Na manhã seguinte, mal pude ir ao trabalho. Quando acordei, Fernando já tinha partido com algumas peças de roupa e alguns sapatos. Apetecia-me partir também e deixar esta casa que guarda tantos sorrisos belos e abraços íntimos. Desejava ir para um lugar silencioso onde a minha mente pudesse descansar. Sentia-me inválida e mal amada. Perguntava-me constantemente porque Deus fez-me incapaz de conceber. Tinha de concentrar-me no meu trabalho mas não sabia onde buscaria forças para tal.Os dias passaram-se, os meses correram e quando dei por mim, o tempo não o trazia de volta. Cortei contacto directo com ele logo após reparar que as suas roupas já não estavam no nosso guarda-fato. Mas como o amor verdadeiro é superior que qualquer inquietação, perguntava aos seus amigos como ele estava. Três meses após a nossa separação, as minhas duas irmãs aconselharam-me a tirar umas férias e talvez mudar de casa também. Elas olhavam para mim e choravam por dentro ao ver-me aflita sem ele. Então decidi pedir férias de duas semanas e juntei-me à elas numa viagem à Ilhas Maurícias. Talvez encontrasse conforto nesta viagem ou até mesmo uma simples distracção. O meu corpo precisava de um outro lugar, de um outro ar e de uma outra rotina.
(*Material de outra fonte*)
File: src/rtl/ex_pkg.sv
// ex_pkg: shared encodings, stall constants and op-class helpers for the execute stage
package ex_pkg;
  localparam logic [31:0] ZERO32 = '0;
  localparam int STALL_EX = 3;
  localparam logic STALL = 1'b1;
  localparam logic NO_STALL = 1'b0;
  localparam logic WRITE_DISABLE = 1'b0;
  localparam logic JUMP = 1'b1;
  typedef enum logic [2:0] {
    TYPE_NOP, TYPE_R, TYPE_I, TYPE_S, TYPE_B, TYPE_U, TYPE_J, TYPE_MULDIV
  } inst_type_e;
  typedef enum logic [5:0] {
    ID_NOP, ID_LUI, ID_AUIPC, ID_JAL, ID_JALR,
    ID_BEQ, ID_BNE, ID_BLT, ID_BGE, ID_BLTU, ID_BGEU,
    ID_LB, ID_LH, ID_LW, ID_LBU, ID_LHU, ID_SB, ID_SH, ID_SW,
    ID_ADD, ID_SUB, ID_SLL, ID_SLT, ID_SLTU, ID_XOR, ID_SRL, ID_SRA, ID_OR, ID_AND,
    ID_MUL, ID_MULH, ID_MULHSU, ID_MULHU, ID_DIV, ID_DIVU, ID_REM, ID_REMU
  } inst_idx_e;
  typedef enum logic [1:0] {MD_IDLE, MD_BUSY, MD_DONE} md_state_e;
  function automatic logic is_div(inst_idx_e op);
    return op inside {ID_DIV, ID_DIVU, ID_REM, ID_REMU};
  endfunction
  function automatic logic is_rem(inst_idx_e op);
    return op inside {ID_REM, ID_REMU};
  endfunction
  function automatic logic a_signed(inst_idx_e op);
    return op inside {ID_MUL, ID_MULH, ID_MULHSU, ID_DIV, ID_REM};
  endfunction
  function automatic logic b_signed(inst_idx_e op);
    return op inside {ID_MUL, ID_MULH, ID_DIV, ID_REM};
  endfunction
endpackage

File: src/rtl/ex_if.sv
// ex_if: ID/EX-side inputs and EX/MEM-side outputs of the execute stage
interface ex_if;
  import ex_pkg::*;
  logic [5:0]  stall_in;
  logic [31:0] pc_in;
  logic        rdE_in;
  logic [4:0]  rdIdx_in;
  inst_idx_e   instIdx_in;
  inst_type_e  instType_in;
  logic [31:0] rs1Data_in;
  logic [31:0] rs2Data_in;
  logic [31:0] immData_in;
  logic        rdE_out;
  logic [4:0]  rdIdx_out;
  logic [31:0] rdData_out;
  inst_idx_e   instIdx_out;
  logic [31:0] memAddr_out;
  logic [31:0] memData_out;
  logic        pcJump_out;
  logic [31:0] pcTarget_out;
  logic        stallReq_out;
  modport master (
    output stall_in, pc_in, rdE_in, rdIdx_in, instIdx_in, instType_in, rs1Data_in, rs2Data_in, immData_in,
    input  rdE_out, rdIdx_out, rdData_out, instIdx_out, memAddr_out, memData_out, pcJump_out, pcTarget_out, stallReq_out
  );
  modport slave (
    input  stall_in, pc_in, rdE_in, rdIdx_in, instIdx_in, instType_in, rs1Data_in, rs2Data_in, immData_in,
    output rdE_out, rdIdx_out, rdData_out, instIdx_out, memAddr_out, memData_out, pcJump_out, pcTarget_out, stallReq_out
  );
endinterface

File: src/rtl/ex_muldiv.sv
// ex_muldiv: iterative RV32M unit; shift-add multiply / restoring divide on sign magnitudes
module ex_muldiv
  import ex_pkg::*;
(
  input  logic        clk_in,
  input  logic        rst_in,
  input  logic        start,
  input  inst_idx_e   op,
  input  logic [31:0] a,
  input  logic [31:0] b,
  input  logic        hold_in,
  output logic [31:0] result,
  output logic        busy,
  output logic        done
);
  md_state_e state_q, state_d;
  inst_idx_e op_q, op_d;
  logic [4:0] cnt_q, cnt_d;
  logic [63:0] acc_q, acc_d;
  logic [31:0] m_q, m_d;
  logic neg_q, neg_d, negr_q, negr_d;
  logic sa, sb, zero_div, ovf;
  logic [31:0] ma, mb, quo, rem;
  logic [32:0] madd, dsub;
  logic [63:0] prod;
  assign sa = a_signed(op) & a[31];
  assign sb = b_signed(op) & b[31];
  assign ma = sa ? -a : a;
  assign mb = sb ? -b : b;
  assign zero_div = is_div(op) & (b == ZERO32);
  assign ovf = is_div(op) & b_signed(op) & (a == 32'h8000_0000) & (b == 32'hFFFF_FFFF);
  assign madd = {1'b0, acc_q[63:32]} + (acc_q[0] ? {1'b0, m_q} : 33'd0);
  assign dsub = acc_q[63:31] - {1'b0, m_q};
  always_ff @(posedge clk_in) begin
    if (rst_in) begin
      state_q <= MD_IDLE;
      op_q    <= ID_NOP;
      cnt_q   <= '0;
      acc_q   <= '0;
      m_q     <= '0;
      neg_q   <= 1'b0;
      negr_q  <= 1'b0;
    end else begin
      state_q <= state_d;
      op_q    <= op_d;
      cnt_q   <= cnt_d;
      acc_q   <= acc_d;
      m_q     <= m_d;
      neg_q   <= neg_d;
      negr_q  <= negr_d;
    end
  end
  // special divides skip BUSY with the final {remainder, quotient} preloaded unsigned-corrected
  always_comb begin
    state_d = state_q;
    op_d    = op_q;
    cnt_d   = cnt_q;
    acc_d   = acc_q;
    m_d     = m_q;
    neg_d   = neg_q;
    negr_d  = negr_q;
    case (state_q)
      MD_IDLE: if (start) begin
        op_d    = op;
        m_d     = mb;
        cnt_d   = '0;
        neg_d   = (zero_div | ovf) ? 1'b0 : sa ^ sb;
        negr_d  = (zero_div | ovf) ? 1'b0 : sa;
        acc_d   = zero_div ? {a, 32'hFFFF_FFFF} : ovf ? {32'h0, 32'h8000_0000} : {32'h0, ma};
        state_d = (zero_div | ovf) ? MD_DONE : MD_BUSY;
      end
      MD_BUSY: begin
        acc_d   = !is_div(op_q) ? {madd, acc_q[31:1]} :
                  !dsub[32] ? {dsub[31:0], acc_q[30:0], 1'b1} : {acc_q[62:0], 1'b0};
        cnt_d   = cnt_q + 5'd1;
        state_d = (cnt_q == 5'd31) ? MD_DONE : MD_BUSY;
      end
      MD_DONE: state_d = hold_in ? MD_DONE : MD_IDLE;
      default: state_d = MD_IDLE;
    endcase
  end
  always_comb begin
    busy   = state_q == MD_BUSY;
    done   = state_q == MD_DONE;
    prod   = neg_q ? -acc_q : acc_q;
    quo    = neg_q ? -acc_q[31:0] : acc_q[31:0];
    rem    = negr_q ? -acc_q[63:32] : acc_q[63:32];
    result = !done ? ZERO32 :
             is_div(op_q) ? (is_rem(op_q) ? rem : quo) :
             (op_q == ID_MUL) ? prod[31:0] : prod[63:32];
  end
endmodule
Quando de malas prontas à caminho do aeroporto, ao som de Daddy - Emeli Sandé, memórias sobre a noite anterior levaram-me a escrever:

Cheguei à casa e despi-me. Tinha o corpo cansado e a mente mais cansada ainda. Este cansaço consumia-me por dentro. Apetecia-me falar, gritar, chorar e nessa confusão de pensamentos caí na mais perigosa tentação: tu. Não consigo aceitar que acabou. Eu sei que já não me amas mas isso… Sim, essa história cortada repentinamente não me permite viver. Falta tu, as nossas conversas, o nosso ritmo diário. Falta o teu pequeno almoço à mesa, a tua sobremesa que tornou-me especialista e o teu jantar sempre leve na calada da noite. Apetece-me abraçar-te e sentir aquele conforto que só no teu corpo encontrava. Fui ao espelho e mal pude encarar o meu rosto. Então cobri-me com aquela blusa que ofereceste-me no nosso terceiro aniversário e expus o meu corpo. Tenho o corpo nu e a alma mais despida ainda. Tenho os sentimentos agoniados. Chamo-te nos meus sonhos e quando acordo apalpo o teu lado e sinto um vazio que talvez jamais será preenchido. Não sei como será daqui em diante sem os nossos hábitos mais comuns. Quero arranhões nas costas, palmadas no rabo e aquele abraço quente após saboreares o meu corpo com muito amor. Que dor inexplicável!

Não sei nada sobre o amanhã. Mal acompanho o que sou hoje. O meu amor por ele permanece real e intenso. Talvez eu ainda faça parte da vida dele. Se o meu destino é viver sem conceber, espero encontrar um amor que se sacrifique por mim. Os últimos meses têm traído a minha determinação.